概要
機能性子宮出血は不正性器出血の約30%を占め、頻繁に遭遇する病態ですが、誤診を防ぐために十分な鑑別診断が必要です。
また、年代と排卵の有無による分類があり、年代による分類では半数が45歳以上、一方、20歳未満は約20%です。排卵の有無では、無排卵性出血が約75%を占め、思春期と更年期に多くみられます。排卵性出血はさらに卵胞期出血、排卵期出血、黄体期出血に分類されますが、いずれも性成熟期に多く出血量は少量であるのが特徴です。
ポイント
1.機能性子宮出血は珍しくない病態ですが、重大疾患との鑑別診断が重要です。
2.肝臓の疲労に注意することが大切です。特に刺激物を減らし、ストレスを低減することが重要と思います。
3.特効穴は血海と三陰交です。
補足説明
当院に来院された患者さまは2、3年前に子宮に関する手術後、ほぼ毎月のように出血が続いているという状況でした。2つの婦人科の検査では、機能性子宮出血であり特に心配はいらないとの見解でした。また、時々強い胃痛と背部痛などが起きるとのことでした。
本治は脈診での肝経の緊脈を重視するとともに、不正性器出血に有効とされている血海と三陰交という経穴にも刺鍼しました。
標治は触診により腹部や背部を中心に硬結を取り除くことに注力しましたが、特に3回目までの治療では、頻繁に腹鳴(お腹が鳴ること)があったのが印象的でした。腹鳴は副交感神経が活性化していることを示すので、自律神経のバランスが崩れ、交感神経優位な状態だったのだろうと推測できます。

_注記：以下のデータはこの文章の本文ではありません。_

**src/rtl/router_pkt_reader.sv**
```systemverilog
// router_pkt_reader
// Pulls bytes one at a time from router_fifo and forwards each one downstream
// on a valid/ready interface. Bytes are tagged as header (sop) or parity (eop),
// and each packet's parity and length are checked.
// Packet: header {len[5:0], addr[1:0]}, len payload bytes, one parity byte
// (XOR of the header and all payload bytes).
//
// Ports
//   clk            single clock, rising edge
//   resetn         asynchronous active-low reset
//   fifo_empty     router_fifo empty flag
//   fifo_data      router_fifo read data, valid the cycle after fifo_read_enb
//   fifo_read_enb  read strobe to router_fifo (combinational)
//   dout           forwarded byte
//   dout_valid     dout holds a byte; transfer = dout_valid & dout_ready
//   dout_ready     downstream accepts
//   dout_sop       dout is a header byte
//   dout_eop       dout is a parity byte
//   dout_err       with dout_eop: parity mismatch or length above MAX_LEN
//   err_cnt        saturating count of accepted errored packets
//                  (present only when ROUTER_PKT_READER_ERR_CNT_EN is defined)
//   busy           packet in progress, read outstanding or byte held
//
// Optional feature macro: ROUTER_PKT_READER_ERR_CNT_EN
//
// state      | meaning
// -----------+---------------------------------------------------
// ST_IDLE    | next captured byte is a header
// ST_PAYLOAD | capturing payload bytes, remaining_q still to come
// ST_PARITY  | next captured byte is the parity byte

module router_pkt_reader #(
    parameter int MAX_LEN = 63
) (
    input  logic       clk,
    input  logic       resetn,
    input  logic       fifo_empty,
    input  logic [7:0] fifo_data,
    output logic       fifo_read_enb,
    output logic [7:0] dout,
    output logic       dout_valid,
    input  logic       dout_ready,
    output logic       dout_sop,
    output logic       dout_eop,
    output logic       dout_err,
`ifdef ROUTER_PKT_READER_ERR_CNT_EN
    output logic [7:0] err_cnt,
`endif
    output logic       busy
);

    typedef enum logic [1:0] {
        ST_IDLE,
        ST_PAYLOAD,
        ST_PARITY
    } state_t;

    localparam logic [6:0] MAX_LEN_W = 7'(MAX_LEN);

    state_t     state_q, state_d;
    logic       pending_q;
    logic [5:0] remaining_q, remaining_d;
    logic [7:0] acc_q, acc_d;
    logic       len_err_q, len_err_d;
    logic [7:0] dout_q;
    logic       dout_valid_q, dout_sop_q, dout_eop_q, dout_err_q;
    logic       cap_sop, cap_eop, cap_err;

    // A new read is only issued when the output register will be free by the
    // time the data arrives, so at most one byte is ever in flight.
    assign fifo_read_enb = resetn & ~fifo_empty & ~pending_q
                         & (~dout_valid_q | dout_ready);

    always_comb begin
        state_d     = state_q;
        remaining_d = remaining_q;
        acc_d       = acc_q;
        len_err_d   = len_err_q;
        cap_sop     = 1'b0;
        cap_eop     = 1'b0;
        cap_err     = 1'b0;
        if (pending_q) begin
            case (state_q)
                ST_IDLE: begin
                    cap_sop     = 1'b1;
                    acc_d       = fifo_data;
                    remaining_d = fifo_data[7:2];
                    len_err_d   = {1'b0, fifo_data[7:2]} > MAX_LEN_W;
                    state_d     = (fifo_data[7:2] == 6'd0) ? ST_PARITY : ST_PAYLOAD;
                end
                ST_PAYLOAD: begin
                    acc_d       = acc_q ^ fifo_data;
                    remaining_d = remaining_q - 6'd1;
                    if (remaining_q == 6'd1) begin
                        state_d = ST_PARITY;
                    end
                end
                ST_PARITY: begin
                    cap_eop     = 1'b1;
                    cap_err     = (fifo_data != acc_q) | len_err_q;
                    acc_d       = 8'h00;
                    remaining_d = 6'd0;
                    len_err_d   = 1'b0;
                    state_d     = ST_IDLE;
                end
                default: begin
                    state_d = ST_IDLE;
                end
            endcase
        end
    end

    always_ff @(posedge clk or negedge resetn) begin
        if (!resetn) begin
            state_q      <= ST_IDLE;
            pending_q    <= 1'b0;
            remaining_q  <= 6'd0;
            acc_q        <= 8'h00;
            len_err_q    <= 1'b0;
            dout_q       <= 8'h00;
            dout_valid_q <= 1'b0;
            dout_sop_q   <= 1'b0;
            dout_eop_q   <= 1'b0;
            dout_err_q   <= 1'b0;
        end else begin
            state_q     <= state_d;
            pending_q   <= fifo_read_enb;
            remaining_q <= remaining_d;
            acc_q       <= acc_d;
            len_err_q   <= len_err_d;
            // A capture can only happen when the output register is already
            // free, so it never overwrites a byte that has not been taken.
            if (pending_q) begin
                dout_q       <= fifo_data;
                dout_valid_q <= 1'b1;
                dout_sop_q   <= cap_sop;
                dout_eop_q   <= cap_eop;
                dout_err_q   <= cap_err;
            end else if (dout_valid_q && dout_ready) begin
                dout_valid_q <= 1'b0;
                dout_sop_q   <= 1'b0;
                dout_eop_q   <= 1'b0;
                dout_err_q   <= 1'b0;
            end
        end
    end

`ifdef ROUTER_PKT_READER_ERR_CNT_EN
    always_ff @(posedge clk or negedge resetn) begin
        if (!resetn) begin
            err_cnt <= 8'h00;
        end else if (dout_valid_q && dout_ready && dout_eop_q && dout_err_q
                     && (err_cnt != 8'hFF)) begin
            err_cnt <= err_cnt + 8'h01;
        end
    end
`endif

    assign dout       = dout_q;
    assign dout_valid = dout_valid_q;
    assign dout_sop   = dout_sop_q;
    assign dout_eop   = dout_eop_q;
    assign dout_err   = dout_err_q;
    assign busy       = (state_q != ST_IDLE) | pending_q | dout_valid_q;

endmodule
```
**config.mk**
```make
export PLATFORM = sky130hd
export DESIGN_NAME = router_pkt_reader
export DESIGN_NICKNAME = d
export VERILOG_FILES = /design/src/rtl/router_pkt_reader.sv
export SDC_FILE = /design/constraint.sdc
export NUM_CORES = 1
export LEC_CHECK = 0
export CAP_MARGIN = 10
export CORE_ASPECT_RATIO = 0.6
export CORE_UTILIZATION = 36
export CTS_CLUSTER_SIZE = 8
export DETAILED_ROUTE_END_ITERATION = 10
export DONT_BUFFER_PORTS = 1
export PLACE_DENSITY = 0.57
export SLEW_MARGIN = 30
export SYNTH_ARGS = -nofsm -noshare
export SYNTH_HDL_FRONTEND = slang
export SYNTH_SLANG_ARGS = --single-unit
```
**constraint.sdc**
```tcl
create_clock -name clk -period 4.6 [get_ports clk]
set_clock_uncertainty 0.05 [all_clocks]
set_input_delay 0.46 -clock clk [delete_from_list [all_inputs] [get_ports clk]]
set_output_delay 0.46 -clock clk [all_outputs]
set_load 0.05 [all_outputs]
```
==> Implementation_results.wiki <==
{| class="wikitable"
! Metric !! Value
|-
| Status || complete, no violations
|-
| Die width || 88.4 um
|-
| Post-Synthesis Mean Instance Area || 10.3 um2
|-
| Internal power summed over all cells || 0.650 mW
|-
| Fill count || 411
|-
| Input/output buffers || 0
|-
| Length of routed met3 wiring || 301 um
|-
| Type of the most critical hold path || in2reg
|-
| Initial core utilization || 38.3%
|-
| Number of buffers added by the clock tree synthesis step || 5
|-
| Post-synthesis sequential area ratio || 45.0%
|-
| GR Overflow Total || 0
|-
| H-tree level count || 2
|-
| Warnings from Yosys || 0
|-
| Register share of total power || 46.7%
|-
| Clock-pin slew reported for the worst setup and hold paths after clock tree synthesis || 0.07 ns
|-
| Proportion of layout cells with a drive suffix above 1 || 15.7%
|-
| First-pass GRT wire length || 5550 um
|-
| Kind of end point of the critical path || flip-flop
|-
| Clock sink count || 29
|-
| Max Slew Vio Count || 0
|-
| Count of placed standard cells in the final layout, fillers left out || 219
|-
| Worst-case setup margin in the final layout || 2.13 ns
|-
| Upper clock frequency limit || 404 MHz
|-
| Placeable Area || 0.00421 mm2
|-
| Adder-Cell Fraction of Synth Area || 4.65%
|-
| Pin slew with the least headroom to its limit || 0.914 ns
|-
| Final hold violations || 0
|-
| Type of element launching the critical path || flip-flop
|-
| Worst-case headroom to the max-slew limit || 38.8%
|-
| I/O pin cnt || 26
|-
| Synthesized flop and latch total || 29
|-
| Residual DRC count || 0
|-
| Placed Area || 0.00165 mm2
|-
| Area share of and/or/nand/nor cells after synthesis || 14.5%
|-
| Power per standard cell area || 633 mW/mm2
|-
| Area of the die || 0.00476 mm2
|-
| Total nets after synthesis || 175
|-
| Tcrit/Tclk final || 53.7%
|-
| Post-Route Hold Slack || 0.275 ns
|-
| Minimum period implied by the final worst setup slack || 2.47 ns
|-
| Area growth from synthesis to layout || 10.6%
|-
| Number of global-route vias before repair || 1,076
|-
| Count of max-cap constraint violations || 0
|-
| Number of routed nets with antenna violations || 0
|-
| Setup slack on the worst flop-to-flop path || 2.13 ns
|-
| First-pass iteration count of the detailed router || 5
|-
| Combinational family with the most area after synthesis || compound AO/OA/AOI/OAI gates
|-
| Clk root buf || clkbuf_8
|-
| DPL Wire Length || 2420 um
|-
| Count of unique library cells instantiated by Yosys || 35
|-
| Largest fanout on the critical path || 28
|-
| Proportion of synthesized area in mux cells || 8.45%
|-
| Share of the synthesized area in compound gates (AO/OA/AOI/OAI) || 16.3%
|-
| Total Routing Usage GR || 16.3%
|-
| Clock Power Share || 20.4%
|-
| Worst setup path class || reg2reg
|-
| Wire length per cell after detailed routing || 16.3 um
|-
| Layout Cell Area excl Fill || 0.00179 mm2
|-
| Chip height || 53.9 um
|-
| Net count of the finished layout || 176
|-
| Post-detailed-routing wire length || 3580 um
|-
| Switching share of power || 42.6%
|-
| Overall via count from detail_route || 1,158
|-
| Count of inserted antenna diode cells || 0
|-
| Post-CTS Repair Setup Buffers || 0
|-
| Cells after synthesis || 157
|-
| Pre-CTS setup slack || 1.91 ns
|-
| Required @ worst endpoint || 4.77 ns
|-
| Setup violation total in the final timing report || 0
|-
| Total power of the final layout || 1.13 mW
|-
| Uppermost layer routed || met4
|-
| TritonCTS clock tree || yes
|-
| Total Neg Setup Slack || 0 ns
|-
| Peak VDD IR || 0.267 mV
|-
| Endpoint arrival time on the critical path || 2.64 ns
|-
| Post-layout utilization of the core || 42.4%
|-
| Detailed route wirelength on metal2 || 1390 um
|-
| Number of antenna violations at the first check in global routing || 0
|-
| Violation count after the first detailed-routing iteration || 116
|-
| Largest net degree at the start of global routing || 30
|-
| Psw || 0.481 mW
|-
| Floorplan row count || 18
|-
| Number of placed cells counting well taps || 209
|-
| Routability Congestion || 0.755
|-
| Clock Latency Late Sink || 0.28 ns
|-
| Standby leakage power || 0.807 nW
|-
| RSZ-0062 raised after global routing || no
|-
| Combinational group share of total power || 32.9%
|-
| Combined area of all synthesized cells || 0.00161 mm2
|-
| Share of the synthesized netlist area taken by xor and xnor gates || 4.34%
|-
| Max Root-Sink Buffers || 2
|-
| Met1 Wirelength || 1860 um
|-
| Post-DR vias/cell || 5.29
|}
[path summary, 6_finish.rpt]
kind	start	end	depth (start not counted)
setup / recovery	pending_q	acc_q[5]	4
hold / removal	fifo_data[4]	remaining_q[2]	2
setup reg to reg	pending_q	acc_q[5]	4
hold reg to reg	remaining_q[1]	remaining_q[1]	2
max in group asynchronous	resetn	dout[0]	2
min in group asynchronous	resetn	acc_q[6]	2
[cells in the final DEF (no fill, tap or decap), types with 2 or more instances in the layout]
cell type,count
dfrtp_1,29
inv_1,18
o21ai_0,10
mux2_2,9
nand3b_1,8
a222oi_1,8
xor2_1,8
nor2_1,7
clkbuf_8,7
nand2b_1,6
ha_1,6
nand2_1,5
a22oi_1,4
a21oi_1,4
nor3_1,3
or3_1,2
nor3b_2,2
mux2i_1,2
nor4_1,2
o22ai_1,2
o31ai_1,2
[power groups by stage]
stage | combinational (mW) | sequential [mW] | clock (mW)
after CTS | 0.372 | 0.528 | 0.236
after detailed placement | 0.360 | 0.532 | 0
after floorplan | 0.305 | 0.505 | 0
after global routing | 0.424 | 0.543 | 0.243
final | 0.373 | 0.528 | 0.230
after global placement | 0.354 | 0.527 | 0
[cell families after synthesis]
| logic type | after synthesis |
|---|---|
| mux | 12 |
| flops | 29 |
| fa+ha+maj | 6 |
| compound gates | 37 |
| simple gates | 39 |
| buf+inv | 26 |
| xor+xnor | 8 |
[flip-flops by register name, indices dropped and copies added (netlist names)]
name and count:
pending_q 1, dout_valid 1, remaining_q 6, acc_q 8
state_q 2, dout_err 1, dout_eop 1, dout 8
dout_sop 1
[synth_stat cells]
library cell	n	area [um2]
nor4_1	2	12.5
buf_6	1	11.3
nor3b_2	1	12.5
mux2_2	9	101
a22oi_1	4	30.0
mux2_4	1	15.0
o22ai_1	2	12.5
o31ai_1	2	15.0
buf_2	4	20.0
mux2i_1	2	20.0
a22o_1	1	8.76
o21ai_1	1	5.00
or3_2	1	7.51
nand2_1	5	18.8
inv_1	18	67.6
dfrtp_1	29	726
a222oi_1	8	80.1
ha_1	6	75.1
or3_4	1	11.3
a31oi_1	1	6.26
a21oi_1	4	20.0
xor2_1	8	70.1
nand2b_1	7	43.8
nand4_1	1	6.26
nor2_1	7	26.3
or3_1	2	12.5
a32oi_1	1	8.76
nand3b_1	8	60.1
o21ai_0	10	50.1
a32o_1	1	10.0
a21o_1	1	7.51
o21ai_2	1	8.76
clkbuf_1	3	11.3
nor3_1	3	15.0
nor3b_1	1	7.51
[metal layers]
| metal | vias to the layer above | global-route usage [%] |
|---|---|---|
| li1 | 564 | - |
| met1 | 557 | 25.4 |
| met2 | 33 | 20.4 |
| met3 | 4 | 5.83 |
| met4 | 0 | 4.30 |
| met5 | - | 0 |
[critical path, cell delays in order, from the launching register on]
cell	delay, ns
dfrtp_1	0.79
nand2b_2	0.47
nor2_1	0.80
a222oi_1	0.21
inv_1	0.09
[timing repair]
action	in CTS	in global routing
endpoints found under the hold margin	29	0
gates resized for setup	0	0
hold buffers	2	0
[cell type report]
| cell class | instances | area, um2 | share of cell area [%] |
|---|---|---|---|
| inverter | 18 | 67.6 | 3.78 |
| clock buffer | 7 | 96.3 | 5.40 |
| clock inverter | 1 | 5.00 | 0.280 |
| tap | 60 | 75.1 | 4.20 |
| timing repair buffer | 2 | 30.0 | 1.68 |
| sequential | 29 | 726 | 40.6 |
| multi-input combinational | 102 | 786 | 44.0 |
(Power assumes the default switching activity.)
==> RTL change: new RTL, same settings <==
Register the output `dout_err` once more; this adds one clock of latency there. The other outputs are not delayed to match.
--- a/src/rtl/router_pkt_reader.sv
+++ b/src/rtl/router_pkt_reader.sv
@@ -160,7 +160,9 @@
     assign dout_valid = dout_valid_q;
     assign dout_sop   = dout_sop_q;
     assign dout_eop   = dout_eop_q;
-    assign dout_err   = dout_err_q;
+    always_ff @(posedge clk) begin
+        dout_err <= dout_err_q;
+    end
     assign busy       = (state_q != ST_IDLE) | pending_q | dout_valid_q;
 
 endmodule
Formal check against the unedited RTL: not equivalent (Yosys sat finds a counterexample within 10 cycles, from zero or initial values and one cycle with resetn low).
==> RTL change against the unedited design <==
- via count up 3.5%
- wire length up 4.5%
- sequential cell count up 1
- power down 1.5%
- non-clock buffer count unchanged
- sequential share of layout area up 1.2 points
- synthesized area up 1.2%
- setup slack worse by 50 ps
- fmax down 2.0%
- synthesized cell count up 0.64%
- cell area about the same
==> RTL change: results (changes against the unedited design) <==
outcome complete, no violations; vias in the first global route 1094 (+1.7%); register area 746 um2 (+2.8%); top cells by instance count after synthesis 29 x dfrtp_1, 18 x inv_1, 10 x o21ai_0; CTS buffer count 5 (unchanged); number of library cell types mapped by synthesis 36 (+2.9%); Clock Pin Slew Worst Setup and Hold Paths 60 ps; CTS Buffer Depth 2 (unchanged); final-stage net count 177 (+0.57%); share of cells above drive strength 1 0.138 (-0.0197); async set or reset register ratio after synthesis 0.967 (-0.0333); Seq/Total Area, Yosys 0.456 (+0.00674); clk_lat worst skew 280 ps (about the same); fill cell count 441 (+7.3%); Post-Synth XOR/XNOR Area 0.0429 (-0.000532); post-DP HPWL 2570 um (+6.5%); critical path arrival 2680 ps (+40 ps); peak supply drop 222 uV (-17%); postcts setup bufs 0 (unchanged); drt initial violations 85 (-27%); pin count of the biggest net entering global routing 30 (unchanged); post-synthesis mux area share 0.0835 (-0.00104); routed length per instance 17.0 um (+4.0%); Avg Cell Area, Syn 10.3 um2 (+0.60%); gr usage total 0.167 (+0.00390); setup violators final 0 (unchanged); pre-CTS WS 1850 ps (-57.5 ps); Clock Tree Root clkbuf_8; largest cells by area after synthesis dfrtp_1 44%, mux2_2 6.2%, a222oi_1 4.9%; fin cells 220 (+0.46%); synth warn 0 (unchanged); antenna cells 0 (unchanged); global-route wire length before repair 5640 um (+1.6%); H-tree levels 2 (unchanged); Initial DRT Pass Iterations 4 (-1); Synth Area in Adders 0.0459 (-0.000570); IO Port Bufs 0 (unchanged); reg2reg path depth 4 (unchanged); vias 1198 (+3.5%); initial antenna violation count 0 (unchanged); Resize count post-CTS 0 (unchanged); Pleak 0.801 nW (-0.80%); CP max FO 28 (unchanged); compound-gate portion of the synthesized area 0.161 (-0.00199); dominant synthesized flop cell dfrtp_1; max_slew headroom 0.403 (+0.0151); placed cells 210 (+0.48%); Placed Area 1670 um2 (+1.2%); Worst Hold Depth 2 (unchanged); hold crit path type in -> reg; GP Congestion 0.738 (-2.3%)
[RTL change: layout make-up]
type                       count  share of cell area
timing repair buffer           2              0.0168
multi-input combinational    102               0.440
tap                           60              0.0421
sequential                    30               0.418
clock buffer                   8              0.0449
inverter                      18              0.0379
[RTL change: final timing paths]
kind	start	end	slack, ps
worst max register to register	pending_q	acc_q[7]	2080
worst min-delay path	fifo_data[4]	acc_q[4]	270
worst min register to register	dout_err_q	dout_err	330
max in group asynchronous	resetn	state_q[1]	3760
min in group asynchronous	resetn	remaining_q[1]	570
worst max-delay path	pending_q	acc_q[7]	2080
[RTL change: worst max-delay path, cell delays in order (launching register included)]
cell      delay, ps
dfrtp_1         780
nand2b_2        480
nor2_1          820
a222oi_1        210
inv_1           110
[RTL change: logic make-up after synthesis]
kind of cell             after synthesis
AO/OA/AOI/OAI                         37
XOR/XNOR                               8
adder cells (fa/ha/maj)                6
buffers and inverters                 26
flip-flops                            30
multiplexers                          12
AND/OR/NAND/NOR                       39
[RTL change: per-layer routing]
| layer | vias up | GRT usage | share of wire |
|---|---|---|---|
| met5 | - | 0 | 0 |
| met4 | 0 | 0.0556 | 0.0051 |
| met3 | 4 | 0.0552 | 0.084 |
| met2 | 46 | 0.233 | 0.41 |
| met1 | 581 | 0.240 | 0.50 |
| li1 | 567 | - | - |
[RTL change: power by group]
group          total [mW]  leakage, nW  switching (mW)  internal [mW]
sequential          0.543        0.367           0.188          0.355
combinational       0.373        0.394           0.202          0.171
clock               0.198       0.0395          0.0912          0.107
total                1.11        0.801           0.481          0.633
[RTL change: timing repair]
item	4_1_cts	5_1_grt
endpoints found under the hold margin	29	0
hold buffers	2	0
setup endpoints to repair	0	0
<file path="config.mk">
export PLATFORM = sky130hd
export DESIGN_NAME = instr_fetch_unit
export DESIGN_NICKNAME = d
export VERILOG_FILES = /design/src/rtl/instr_fetch_unit.sv
export SDC_FILE = /design/constraint.sdc
export NUM_CORES = 1
export LEC_CHECK = 0
export CAP_MARGIN = 20
export CORE_ASPECT_RATIO = 1.4
export CORE_MARGIN = 2
export CORE_UTILIZATION = 53
export CTS_CLUSTER_SIZE = 14
export DETAILED_ROUTE_END_ITERATION = 16
export PLACE_DENSITY_LB_ADDON = 0.15
export SLEW_MARGIN = 20
export SYNTH_ARGS = -nofsm -noshare
export SYNTH_HDL_FRONTEND = slang
export SYNTH_SLANG_ARGS = --single-unit
</file>
<file path="constraint.sdc">
create_clock -name clk -period 3.63 [get_ports clk]
set_input_delay 0.363 -clock clk [delete_from_list [all_inputs] [get_ports clk]]
set_output_delay 0.363 -clock clk [all_outputs]
set_load 0.03 [all_outputs]
</file>
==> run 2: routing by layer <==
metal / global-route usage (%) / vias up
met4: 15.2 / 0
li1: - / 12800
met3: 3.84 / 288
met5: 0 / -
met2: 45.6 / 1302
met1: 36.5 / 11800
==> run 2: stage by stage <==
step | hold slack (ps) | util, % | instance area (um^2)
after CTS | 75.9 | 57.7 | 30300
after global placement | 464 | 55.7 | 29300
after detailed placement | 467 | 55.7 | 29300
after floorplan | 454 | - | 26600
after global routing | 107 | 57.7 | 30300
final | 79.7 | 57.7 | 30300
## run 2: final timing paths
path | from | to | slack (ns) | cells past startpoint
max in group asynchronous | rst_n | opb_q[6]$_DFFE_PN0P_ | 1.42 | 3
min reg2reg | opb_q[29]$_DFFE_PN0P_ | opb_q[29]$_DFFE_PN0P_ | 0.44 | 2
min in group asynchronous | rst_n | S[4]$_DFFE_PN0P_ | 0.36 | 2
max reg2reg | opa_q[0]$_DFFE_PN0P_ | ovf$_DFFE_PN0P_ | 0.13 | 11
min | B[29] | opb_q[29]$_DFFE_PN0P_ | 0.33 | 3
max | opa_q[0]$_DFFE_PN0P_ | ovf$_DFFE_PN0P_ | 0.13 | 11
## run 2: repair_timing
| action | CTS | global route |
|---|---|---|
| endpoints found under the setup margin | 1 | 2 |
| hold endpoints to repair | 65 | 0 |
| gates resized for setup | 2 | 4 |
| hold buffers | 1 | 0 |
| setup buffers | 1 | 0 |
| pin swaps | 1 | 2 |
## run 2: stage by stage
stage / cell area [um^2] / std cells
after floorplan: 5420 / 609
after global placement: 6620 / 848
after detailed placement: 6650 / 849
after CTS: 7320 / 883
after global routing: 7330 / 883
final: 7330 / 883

治療開始は、子宮出血直後のタイミングだったため、週1回、3回目の治療後に出血が止まったということを判断しました。なお、現在は治療を行っていません。
付記
非常にうまくいった治療だったわけですが、何故、出血がとまったのか自分なりに考えてみました。大元は内分泌系(ホルモン)と自律神経系が大きく関与するものと考えますが、引き金となったのは、「ストレスと肝臓の疲労」ではないかと思います。
機能性子宮出血の出血原因の一つに肝機能低下が関係しているのは明らかになっています。具体的には肝臓で産生されるトロンボポエチンという血小板を作るホルモンの減少は、血小板数の低下につながり出血しやすくします。また血液凝固因子の合成は肝臓で行われているので、この点でも出血傾向を生みだします。
肝臓は身体に大きなストレスがかかっているとき、様々な栄養分を作る働きをしているのですが、血液は筋肉を優先するため、肝臓に流れる血液量は少なくなります。この結果、肝臓は酸素や栄養素が不足する状態となって大きな負担がかかります。そして、この状態が続くと肝臓は疲労していきます。
また、煙草、アルコール、大量の飲食物などの刺激物が体内に入ると、その刺激を緩和させるために肝臓が働きます。従って、刺激が強くなればなるほど、飲食する回数が増えれば増えるほど、肝臓に負担がかかります。こうして、肝臓は疲労を起こします。疲労を起こした肝臓はかたくなり、その結果横隔膜の動きが悪くなります。横隔膜の機能が低下すると、胃腸全般の働きにも影響し、胃腸の反応は腹部の裏側にも現れるため、背中に圧痛や硬さが出てきます。